§ **Requirement**
Each line of the records that includes "item" should be found and copied.

§ **Data extracts**

**config.mk**
```make
export PLATFORM = sky130hd
export DESIGN_NAME = framed_message_deframer_core
export DESIGN_NICKNAME = d
export VERILOG_FILES = /design/src/rtl/core/fmd_pkg.sv /design/src/rtl/core/fmd_parse.sv /design/src/rtl/core/fmd_queue.sv /design/src/rtl/core/fmd_out.sv /design/src/rtl/core/framed_message_deframer_core.sv
export SDC_FILE = /design/constraint.sdc
export NUM_CORES = 1
export LEC_CHECK = 0
export BUFFER_PORTS_ARGS = -buffer_cell sky130_fd_sc_hd__buf_2
export CAP_MARGIN = 5
export CORE_MARGIN = 2
export CORE_UTILIZATION = 40
export CTS_CLUSTER_DIAMETER = 120
export DETAILED_ROUTE_END_ITERATION = 12
export GPL_TIMING_DRIVEN = 1
export SKIP_LAST_GASP = 1
export SYNTH_ARGS = -nofsm -noshare
export SYNTH_HDL_FRONTEND = slang
export SYNTH_SLANG_ARGS = --single-unit
```
**constraint.sdc**
```tcl
create_clock -name clock -period 8.4 [get_ports clock]
set_input_delay 0.42 -clock clock [delete_from_list [all_inputs] [get_ports clock]]
set_output_delay 0.42 -clock clock [all_outputs]
set_load 0.01 [all_outputs]
```
**src/rtl/core/fmd_pkg.sv**
```systemverilog
package fmd_pkg;

   // Framing constants.
   localparam logic [7:0]  FRAME_MARK   = 8'h2a;
   localparam logic [7:0]  CHAN_DATA    = 8'd2;
   localparam logic [7:0]  CHAN_SIGNOFF = 8'd4;
   localparam logic [15:0] MSG_HDR_LEN  = 16'd10;
   localparam logic [15:0] EXT_LEN_SIZE = 16'd2;
   localparam int          EXT_FLAG_BIT = 15;

   // Positions within the frame header and the message header.
   localparam logic [3:0] FHD_CHAN_IDX   = 4'd1;
   localparam logic [3:0] FHD_LEN_HI_IDX = 4'd4;
   localparam logic [3:0] FHD_LEN_LO_IDX = 4'd5;
   localparam logic [3:0] MHD_WORD_BYTES = 4'd6;
   localparam logic [3:0] MHD_LAST_IDX   = 4'd9;
   localparam logic [3:0] EXT_LAST_IDX   = 4'd1;

   // Result queue between the parser and the output stage.
   localparam int QUEUE_DEPTH = 4;
   localparam int QUEUE_AW    = $clog2(QUEUE_DEPTH);

   typedef enum logic [2:0] {
      PH_HUNT    = 3'd0,
      PH_RESYNC  = 3'd1,
      PH_FRAMEHD = 3'd2,
      PH_SKIP    = 3'd3,
      PH_MSGHD   = 3'd4,
      PH_EXTLEN  = 3'd5,
      PH_EXTSKIP = 3'd6,
      PH_BODY    = 3'd7
   } phase_type;

   typedef enum logic [2:0] {
      EV_BODY      = 3'd0,
      EV_EMPTY     = 3'd1,
      EV_SIGNOFF   = 3'd2,
      EV_BAD_MARK  = 3'd3,
      EV_SHORT_HDR = 3'd4,
      EV_SHORT_EXT = 3'd5
   } event_kind_type;

   typedef struct packed {
      event_kind_type kind;
      logic [15:0]    family;
      logic [15:0]    subtype;
      logic [15:0]    flags;
      logic [31:0]    ident;
      logic [7:0]     body;
      logic           last;
   } result_type;

endpackage

```
**src/rtl/core/fmd_parse.sv**
```systemverilog
module fmd_parse
   import fmd_pkg::*;
(
   input  logic       clock,
   input  logic       reset,
   input  logic       byte_accept,
   input  logic [7:0] byte_data,
   output logic       result_push,
   output result_type result
);

   phase_type   phase_ff, phase_in;
   logic [3:0]  index_ff, index_in;
   logic [7:0]  channel_ff, channel_in;
   logic [15:0] remaining_ff, remaining_in;
   logic [15:0] ext_ff, ext_in;
   logic [47:0] header_ff, header_in;
   logic [31:0] request_ff, request_in;

   always_ff @(posedge clock) begin
      if (reset) begin
         phase_ff     <= PH_HUNT;
         index_ff     <= '0;
         channel_ff   <= '0;
         remaining_ff <= '0;
         ext_ff       <= '0;
         header_ff    <= '0;
         request_ff   <= '0;
      end else begin
         phase_ff     <= phase_in;
         index_ff     <= index_in;
         channel_ff   <= channel_in;
         remaining_ff <= remaining_in;
         ext_ff       <= ext_in;
         header_ff    <= header_in;
         request_ff   <= request_in;
      end
   end

   logic           start_body;
   logic           frame_err;
   logic           with_hdr;
   event_kind_type kind;

   always_comb begin
      phase_in     = phase_ff;
      index_in     = index_ff;
      channel_in   = channel_ff;
      remaining_in = remaining_ff;
      ext_in       = ext_ff;
      header_in    = header_ff;
      request_in   = request_ff;
      start_body   = 1'b0;
      frame_err    = 1'b0;
      with_hdr     = 1'b0;
      kind         = EV_BODY;
      result_push  = 1'b0;
      result.body  = '0;
      result.last  = 1'b1;

      if (byte_accept) begin
         case (phase_ff)
            PH_FRAMEHD: begin
               if (index_ff == FHD_CHAN_IDX) begin
                  channel_in = byte_data;
               end else if (index_ff == FHD_LEN_HI_IDX) begin
                  remaining_in = {byte_data, 8'h00};
               end else if (index_ff == FHD_LEN_LO_IDX) begin
                  remaining_in = {remaining_ff[15:8], byte_data};
               end
               if (index_ff < FHD_LEN_LO_IDX) begin
                  index_in = index_ff + 4'd1;
               end else begin
                  index_in = '0;
                  if (channel_ff == CHAN_DATA) begin
                     if (remaining_in < MSG_HDR_LEN) begin
                        frame_err = 1'b1;
                        kind      = EV_SHORT_HDR;
                     end else begin
                        phase_in = PH_MSGHD;
                     end
                  end else if (remaining_in == 16'd0) begin
                     phase_in = PH_HUNT;
                     if (channel_ff == CHAN_SIGNOFF) begin
                        result_push = 1'b1;
                        kind        = EV_SIGNOFF;
                     end
                  end else begin
                     phase_in = PH_SKIP;
                  end
               end
            end
            PH_SKIP: begin
               remaining_in = remaining_ff - 16'd1;
               if (remaining_in == 16'd0) begin
                  phase_in = PH_HUNT;
                  if (channel_ff == CHAN_SIGNOFF) begin
                     result_push = 1'b1;
                     kind        = EV_SIGNOFF;
                  end
               end
            end
            PH_MSGHD: begin
               if (index_ff < MHD_WORD_BYTES) begin
                  header_in = {header_ff[39:0], byte_data};
               end else begin
                  request_in = {request_ff[23:0], byte_data};
               end
               remaining_in = remaining_ff - 16'd1;
               index_in     = index_ff + 4'd1;
               if (index_ff == MHD_LAST_IDX) begin
                  index_in = '0;
                  if (header_in[EXT_FLAG_BIT]) begin
                     if (remaining_in < EXT_LEN_SIZE) begin
                        frame_err = 1'b1;
                        with_hdr  = 1'b1;
                        kind      = EV_SHORT_EXT;
                     end else begin
                        phase_in = PH_EXTLEN;
                     end
                  end else begin
                     start_body = 1'b1;
                  end
               end
            end
            PH_EXTLEN: begin
               ext_in       = {ext_ff[7:0], byte_data};
               remaining_in = remaining_ff - 16'd1;
               index_in     = index_ff + 4'd1;
               if (index_ff == EXT_LAST_IDX) begin
                  index_in = '0;
                  if (ext_in > remaining_in) begin
                     frame_err = 1'b1;
                     with_hdr  = 1'b1;
                     kind      = EV_SHORT_EXT;
                  end else if (ext_in == 16'd0) begin
                     start_body = 1'b1;
                  end else begin
                     phase_in = PH_EXTSKIP;
                  end
               end
            end
            PH_EXTSKIP: begin
               ext_in       = ext_ff - 16'd1;
               remaining_in = remaining_ff - 16'd1;
               if (ext_in == 16'd0) begin
                  start_body = 1'b1;
               end
            end
            PH_BODY: begin
               remaining_in = remaining_ff - 16'd1;
               if (remaining_in == 16'd0) begin
                  phase_in = PH_HUNT;
               end
               result_push = 1'b1;
               with_hdr    = 1'b1;
               kind        = EV_BODY;
               result.body = byte_data;
               result.last = (remaining_in == 16'd0);
            end
            default: begin
               if (byte_data == FRAME_MARK) begin
                  phase_in = PH_FRAMEHD;
                  index_in = FHD_CHAN_IDX;
               end else if (phase_ff == PH_HUNT) begin
                  phase_in    = PH_RESYNC;
                  result_push = 1'b1;
                  kind        = EV_BAD_MARK;
               end
            end
         endcase

         // An error drops the rest of the frame, if any is left.
         if (frame_err) begin
            result_push = 1'b1;
            phase_in    = (remaining_in != 16'd0) ? PH_SKIP : PH_HUNT;
         end

         // After the header and any extension: an empty body is reported at once.
         if (start_body) begin
            if (remaining_in == 16'd0) begin
               phase_in    = PH_HUNT;
               result_push = 1'b1;
               with_hdr    = 1'b1;
               kind        = EV_EMPTY;
            end else begin
               phase_in = PH_BODY;
            end
         end
      end

      result.kind    = kind;
      result.family  = with_hdr ? header_in[47:32] : 16'd0;
      result.subtype = with_hdr ? header_in[31:16] : 16'd0;
      result.flags   = with_hdr ? header_in[15:0]  : 16'd0;
      result.ident   = with_hdr ? request_in       : 32'd0;
   end

endmodule

```
**src/rtl/core/fmd_queue.sv**
```systemverilog
module fmd_queue
   import fmd_pkg::*;
(
   input  logic       clock,
   input  logic       reset,
   input  logic       push,
   input  result_type push_data,
   input  logic       pop,
   output result_type pop_data,
   output logic       full,
   output logic       empty
);

   result_type            entries_ff [QUEUE_DEPTH];
   logic [QUEUE_AW-1:0]   wr_ptr_ff, wr_ptr_in;
   logic [QUEUE_AW-1:0]   rd_ptr_ff, rd_ptr_in;
   logic [QUEUE_AW:0]     count_ff, count_in;

   assign full     = (count_ff == (QUEUE_AW+1)'(QUEUE_DEPTH));
   assign empty    = (count_ff == '0);
   assign pop_data = entries_ff[rd_ptr_ff];

   always_comb begin
      wr_ptr_in = push ? wr_ptr_ff + QUEUE_AW'(1) : wr_ptr_ff;
      rd_ptr_in = pop  ? rd_ptr_ff + QUEUE_AW'(1) : rd_ptr_ff;
      count_in  = count_ff;
      if (push && !pop) begin
         count_in = count_ff + (QUEUE_AW+1)'(1);
      end else if (pop && !push) begin
         count_in = count_ff - (QUEUE_AW+1)'(1);
      end
   end

   always_ff @(posedge clock) begin
      if (reset) begin
         wr_ptr_ff <= '0;
         rd_ptr_ff <= '0;
         count_ff  <= '0;
      end else begin
         wr_ptr_ff <= wr_ptr_in;
         rd_ptr_ff <= rd_ptr_in;
         count_ff  <= count_in;
      end
   end

   always_ff @(posedge clock) begin
      if (push) begin
         entries_ff[wr_ptr_ff] <= push_data;
      end
   end

endmodule

```
**src/rtl/core/fmd_out.sv**
```systemverilog
module fmd_out
   import fmd_pkg::*;
(
   input  logic       clock,
   input  logic       reset,
   input  logic       queue_empty,
   input  result_type queue_data,
   output logic       queue_pop,
   output logic       out_valid,
   input  logic       out_ready,
   output result_type out_data
);

   logic       valid_ff, valid_in;
   result_type data_ff;

   // Refill the output register whenever it is empty or being taken.
   assign queue_pop = !queue_empty && (!valid_ff || out_ready);
   assign valid_in  = queue_pop || (valid_ff && !out_ready);

   always_ff @(posedge clock) begin
      if (reset) begin
         valid_ff <= 1'b0;
      end else begin
         valid_ff <= valid_in;
      end
   end

   always_ff @(posedge clock) begin
      if (queue_pop) begin
         data_ff <= queue_data;
      end
   end

   assign out_valid = valid_ff;
   assign out_data  = data_ff;

endmodule

```
**src/rtl/core/framed_message_deframer_core.sv**
```systemverilog
// Channel  Direction  Handshake              Contents
// req      in         req_valid/req_ready    one received stream byte per item
// rsp      out        rsp_valid/rsp_ready    one event per item, with message header if parsed
//
// One byte is accepted every clock while req_ready is high; an item yields at most one result.
// A result passes through the result queue and then the output register before it appears on rsp.
// Reset is synchronous and active high; the parser returns to hunting for a marker.
// A four-entry result queue sits between the parser and the output register,
// so req_ready only falls when the rsp side has stalled long enough to fill it.
module framed_message_deframer_core
   import fmd_pkg::*;
(
   input  logic        clock,
   input  logic        reset,
   input  logic        req_valid,
   output logic        req_ready,
   input  logic [7:0]  req_rx_byte,
   output logic        rsp_valid,
   input  logic        rsp_ready,
   output logic [2:0]  rsp_event_kind,
   output logic [15:0] rsp_msg_family,
   output logic [15:0] rsp_msg_subtype,
   output logic [15:0] rsp_msg_flags,
   output logic [31:0] rsp_request_ident,
   output logic [7:0]  rsp_body_byte,
   output logic        rsp_last_of_body
);

   logic       byte_accept;
   logic       result_push;
   result_type result;
   logic       queue_full;
   logic       queue_empty;
   logic       queue_pop;
   result_type queue_data;
   result_type out_data;

   // The parser never produces more than one result per byte, so a free
   // queue slot is all it takes to accept the next byte.
   assign req_ready   = !queue_full;
   assign byte_accept = req_valid && req_ready;

   // Front: frame and message header parsing, one byte per cycle while req_ready is high.
   fmd_parse u_parse (
      .clock       (clock),
      .reset       (reset),
      .byte_accept (byte_accept),
      .byte_data   (req_rx_byte),
      .result_push (result_push),
      .result      (result)
   );

   // Decoupling queue between the parser and the result channel.
   fmd_queue u_queue (
      .clock     (clock),
      .reset     (reset),
      .push      (result_push),
      .push_data (result),
      .pop       (queue_pop),
      .pop_data  (queue_data),
      .full      (queue_full),
      .empty     (queue_empty)
   );

   // Back: registered result channel.
   fmd_out u_out (
      .clock       (clock),
      .reset       (reset),
      .queue_empty (queue_empty),
      .queue_data  (queue_data),
      .queue_pop   (queue_pop),
      .out_valid   (rsp_valid),
      .out_ready   (rsp_ready),
      .out_data    (out_data)
   );

   assign rsp_event_kind    = out_data.kind;
   assign rsp_msg_family    = out_data.family;
   assign rsp_msg_subtype   = out_data.subtype;
   assign rsp_msg_flags     = out_data.flags;
   assign rsp_request_ident = out_data.ident;
   assign rsp_body_byte     = out_data.body;
   assign rsp_last_of_body  = out_data.last;

endmodule
```
==> results of run 1 <==
==> power breakdown <==
part | leakage (nW) | switching [mW] | internal (mW)
registers | 5.15 | 0.188 | 3.84
clock network | 0.963 | 1.11 | 1.56
logic | 3.40 | 1.15 | 0.766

§ **Output of the exercise**
// req      in         req_valid/req_ready    one received stream byte per item
// rsp      out        rsp_valid/rsp_ready    one event per item, with message header if parsed
// One byte is accepted every clock while req_ready is high; an item yields at most one result.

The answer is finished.